| PROBLEM DESCRIPTION |
In the entries below, find each line with the string "lanes" and copy it.

| DATA SUPPLIED |
-=-=-=-=-

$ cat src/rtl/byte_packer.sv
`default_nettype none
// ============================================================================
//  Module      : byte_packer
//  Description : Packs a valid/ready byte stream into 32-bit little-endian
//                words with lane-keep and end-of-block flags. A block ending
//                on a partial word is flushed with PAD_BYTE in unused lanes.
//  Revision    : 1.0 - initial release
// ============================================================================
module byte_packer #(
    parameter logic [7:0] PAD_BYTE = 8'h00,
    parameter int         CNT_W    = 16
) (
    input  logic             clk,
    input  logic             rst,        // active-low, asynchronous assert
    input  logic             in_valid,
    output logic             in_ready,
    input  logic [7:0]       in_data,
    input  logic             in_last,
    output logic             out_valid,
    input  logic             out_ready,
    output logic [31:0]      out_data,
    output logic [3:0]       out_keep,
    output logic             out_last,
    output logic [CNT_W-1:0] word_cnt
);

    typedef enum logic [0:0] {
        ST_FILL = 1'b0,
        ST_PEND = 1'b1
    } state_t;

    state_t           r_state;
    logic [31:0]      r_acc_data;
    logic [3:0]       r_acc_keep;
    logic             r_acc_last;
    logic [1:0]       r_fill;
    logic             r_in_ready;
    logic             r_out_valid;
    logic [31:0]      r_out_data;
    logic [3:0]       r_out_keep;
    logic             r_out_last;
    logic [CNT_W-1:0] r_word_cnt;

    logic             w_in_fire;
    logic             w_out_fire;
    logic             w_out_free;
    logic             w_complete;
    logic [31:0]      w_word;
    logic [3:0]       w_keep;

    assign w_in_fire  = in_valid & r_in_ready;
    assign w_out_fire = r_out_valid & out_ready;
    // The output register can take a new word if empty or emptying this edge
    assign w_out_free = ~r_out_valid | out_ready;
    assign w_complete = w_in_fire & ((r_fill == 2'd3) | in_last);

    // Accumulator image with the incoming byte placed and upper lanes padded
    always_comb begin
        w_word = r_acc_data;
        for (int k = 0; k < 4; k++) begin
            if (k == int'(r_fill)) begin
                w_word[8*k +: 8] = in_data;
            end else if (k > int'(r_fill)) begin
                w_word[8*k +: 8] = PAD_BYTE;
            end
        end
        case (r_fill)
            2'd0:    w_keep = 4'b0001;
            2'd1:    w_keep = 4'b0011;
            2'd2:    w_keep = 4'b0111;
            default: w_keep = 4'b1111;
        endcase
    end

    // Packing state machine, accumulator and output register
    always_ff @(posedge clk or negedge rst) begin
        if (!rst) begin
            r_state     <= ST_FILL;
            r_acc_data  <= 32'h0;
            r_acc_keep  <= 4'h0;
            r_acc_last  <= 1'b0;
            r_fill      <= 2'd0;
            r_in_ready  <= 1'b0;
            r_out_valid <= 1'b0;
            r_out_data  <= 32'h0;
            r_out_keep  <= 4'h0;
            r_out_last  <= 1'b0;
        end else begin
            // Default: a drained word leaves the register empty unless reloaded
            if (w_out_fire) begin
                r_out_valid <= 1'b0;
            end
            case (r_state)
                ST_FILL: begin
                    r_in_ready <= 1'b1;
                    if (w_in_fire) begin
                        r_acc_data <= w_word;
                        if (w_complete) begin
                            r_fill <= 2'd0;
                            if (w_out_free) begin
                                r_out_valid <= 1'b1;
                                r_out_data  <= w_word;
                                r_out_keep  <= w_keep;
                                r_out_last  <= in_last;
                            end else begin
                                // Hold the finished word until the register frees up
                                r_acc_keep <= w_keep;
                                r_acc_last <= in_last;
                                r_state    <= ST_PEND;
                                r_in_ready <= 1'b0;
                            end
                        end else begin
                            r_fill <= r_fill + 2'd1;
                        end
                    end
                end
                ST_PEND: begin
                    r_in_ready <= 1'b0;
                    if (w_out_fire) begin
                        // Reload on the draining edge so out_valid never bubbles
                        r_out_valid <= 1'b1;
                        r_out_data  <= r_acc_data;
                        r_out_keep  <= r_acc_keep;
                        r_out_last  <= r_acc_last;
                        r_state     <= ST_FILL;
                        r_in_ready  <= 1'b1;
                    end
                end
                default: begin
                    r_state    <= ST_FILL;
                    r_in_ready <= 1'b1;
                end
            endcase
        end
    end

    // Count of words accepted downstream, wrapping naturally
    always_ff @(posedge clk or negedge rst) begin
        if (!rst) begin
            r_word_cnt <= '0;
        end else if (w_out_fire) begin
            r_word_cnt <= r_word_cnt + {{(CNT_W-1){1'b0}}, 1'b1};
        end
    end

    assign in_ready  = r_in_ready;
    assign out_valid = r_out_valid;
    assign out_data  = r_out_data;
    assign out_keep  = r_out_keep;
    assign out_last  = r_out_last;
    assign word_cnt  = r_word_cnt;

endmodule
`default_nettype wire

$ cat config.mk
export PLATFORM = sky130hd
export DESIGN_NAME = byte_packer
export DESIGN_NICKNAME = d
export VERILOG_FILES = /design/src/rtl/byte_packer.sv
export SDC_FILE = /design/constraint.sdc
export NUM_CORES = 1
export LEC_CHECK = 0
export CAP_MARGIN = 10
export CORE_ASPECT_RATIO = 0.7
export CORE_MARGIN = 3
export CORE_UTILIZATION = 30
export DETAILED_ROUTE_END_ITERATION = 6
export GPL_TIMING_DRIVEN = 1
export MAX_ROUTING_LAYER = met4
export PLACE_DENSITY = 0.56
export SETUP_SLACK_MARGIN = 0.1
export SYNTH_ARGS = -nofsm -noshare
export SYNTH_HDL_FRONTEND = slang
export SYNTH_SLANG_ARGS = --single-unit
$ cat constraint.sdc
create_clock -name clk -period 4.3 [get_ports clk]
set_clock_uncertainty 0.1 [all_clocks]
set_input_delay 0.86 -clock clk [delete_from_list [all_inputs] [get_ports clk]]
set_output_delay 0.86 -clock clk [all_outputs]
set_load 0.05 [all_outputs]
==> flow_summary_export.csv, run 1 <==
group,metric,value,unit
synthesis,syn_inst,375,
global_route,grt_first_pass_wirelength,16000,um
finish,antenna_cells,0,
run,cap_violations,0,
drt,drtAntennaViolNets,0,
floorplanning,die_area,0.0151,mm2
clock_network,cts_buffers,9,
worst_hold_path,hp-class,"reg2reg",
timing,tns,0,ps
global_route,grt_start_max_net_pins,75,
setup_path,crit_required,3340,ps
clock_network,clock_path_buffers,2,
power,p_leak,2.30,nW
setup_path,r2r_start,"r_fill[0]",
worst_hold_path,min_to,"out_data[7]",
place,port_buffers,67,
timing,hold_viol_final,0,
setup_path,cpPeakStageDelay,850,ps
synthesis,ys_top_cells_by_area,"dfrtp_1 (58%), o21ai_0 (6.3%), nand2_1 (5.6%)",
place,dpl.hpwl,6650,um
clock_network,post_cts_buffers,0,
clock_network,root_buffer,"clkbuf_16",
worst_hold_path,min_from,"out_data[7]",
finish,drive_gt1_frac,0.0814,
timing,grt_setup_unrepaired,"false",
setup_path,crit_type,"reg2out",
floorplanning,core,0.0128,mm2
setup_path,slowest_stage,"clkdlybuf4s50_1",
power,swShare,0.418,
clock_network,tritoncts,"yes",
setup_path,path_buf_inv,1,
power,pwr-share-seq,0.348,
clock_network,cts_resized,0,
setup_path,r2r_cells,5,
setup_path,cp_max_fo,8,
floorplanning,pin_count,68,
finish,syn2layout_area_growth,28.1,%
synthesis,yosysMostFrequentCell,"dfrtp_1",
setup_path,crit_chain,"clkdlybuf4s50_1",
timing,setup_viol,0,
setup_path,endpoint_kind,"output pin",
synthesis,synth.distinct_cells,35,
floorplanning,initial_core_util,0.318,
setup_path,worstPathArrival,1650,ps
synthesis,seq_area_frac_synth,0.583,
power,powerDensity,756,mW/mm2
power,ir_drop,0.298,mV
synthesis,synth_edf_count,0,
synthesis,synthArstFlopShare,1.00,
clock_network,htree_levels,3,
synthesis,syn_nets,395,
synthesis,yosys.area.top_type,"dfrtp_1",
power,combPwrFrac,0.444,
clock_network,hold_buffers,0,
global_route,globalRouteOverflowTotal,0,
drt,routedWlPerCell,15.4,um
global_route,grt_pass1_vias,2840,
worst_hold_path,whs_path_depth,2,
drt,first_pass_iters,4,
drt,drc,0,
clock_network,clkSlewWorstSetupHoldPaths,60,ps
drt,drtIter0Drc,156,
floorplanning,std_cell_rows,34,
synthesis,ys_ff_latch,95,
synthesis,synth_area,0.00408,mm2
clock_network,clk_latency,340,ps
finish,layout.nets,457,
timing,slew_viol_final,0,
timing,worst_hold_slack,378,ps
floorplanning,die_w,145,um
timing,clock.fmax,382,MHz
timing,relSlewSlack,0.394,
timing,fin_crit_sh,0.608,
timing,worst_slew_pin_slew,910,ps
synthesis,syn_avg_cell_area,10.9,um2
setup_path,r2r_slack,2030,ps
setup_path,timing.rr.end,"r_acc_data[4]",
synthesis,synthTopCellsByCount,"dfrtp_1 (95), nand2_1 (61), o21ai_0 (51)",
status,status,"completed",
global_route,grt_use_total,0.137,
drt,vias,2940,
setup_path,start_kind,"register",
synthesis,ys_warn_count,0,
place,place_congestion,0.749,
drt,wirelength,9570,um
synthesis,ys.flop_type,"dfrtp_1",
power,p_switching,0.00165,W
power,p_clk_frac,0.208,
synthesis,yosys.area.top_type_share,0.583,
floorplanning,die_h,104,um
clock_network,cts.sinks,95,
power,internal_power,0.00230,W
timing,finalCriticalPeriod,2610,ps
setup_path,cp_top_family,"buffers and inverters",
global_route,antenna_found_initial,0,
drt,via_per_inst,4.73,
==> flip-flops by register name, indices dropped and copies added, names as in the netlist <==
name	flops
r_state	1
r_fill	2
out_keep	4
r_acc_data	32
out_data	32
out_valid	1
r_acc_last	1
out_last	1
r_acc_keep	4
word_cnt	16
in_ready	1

-=-=-=-=-

| RESULT FOR THIS EXERCISE |
//                on a partial word is flushed with PAD_BYTE in unused lanes.
    // Accumulator image with the incoming byte placed and upper lanes padded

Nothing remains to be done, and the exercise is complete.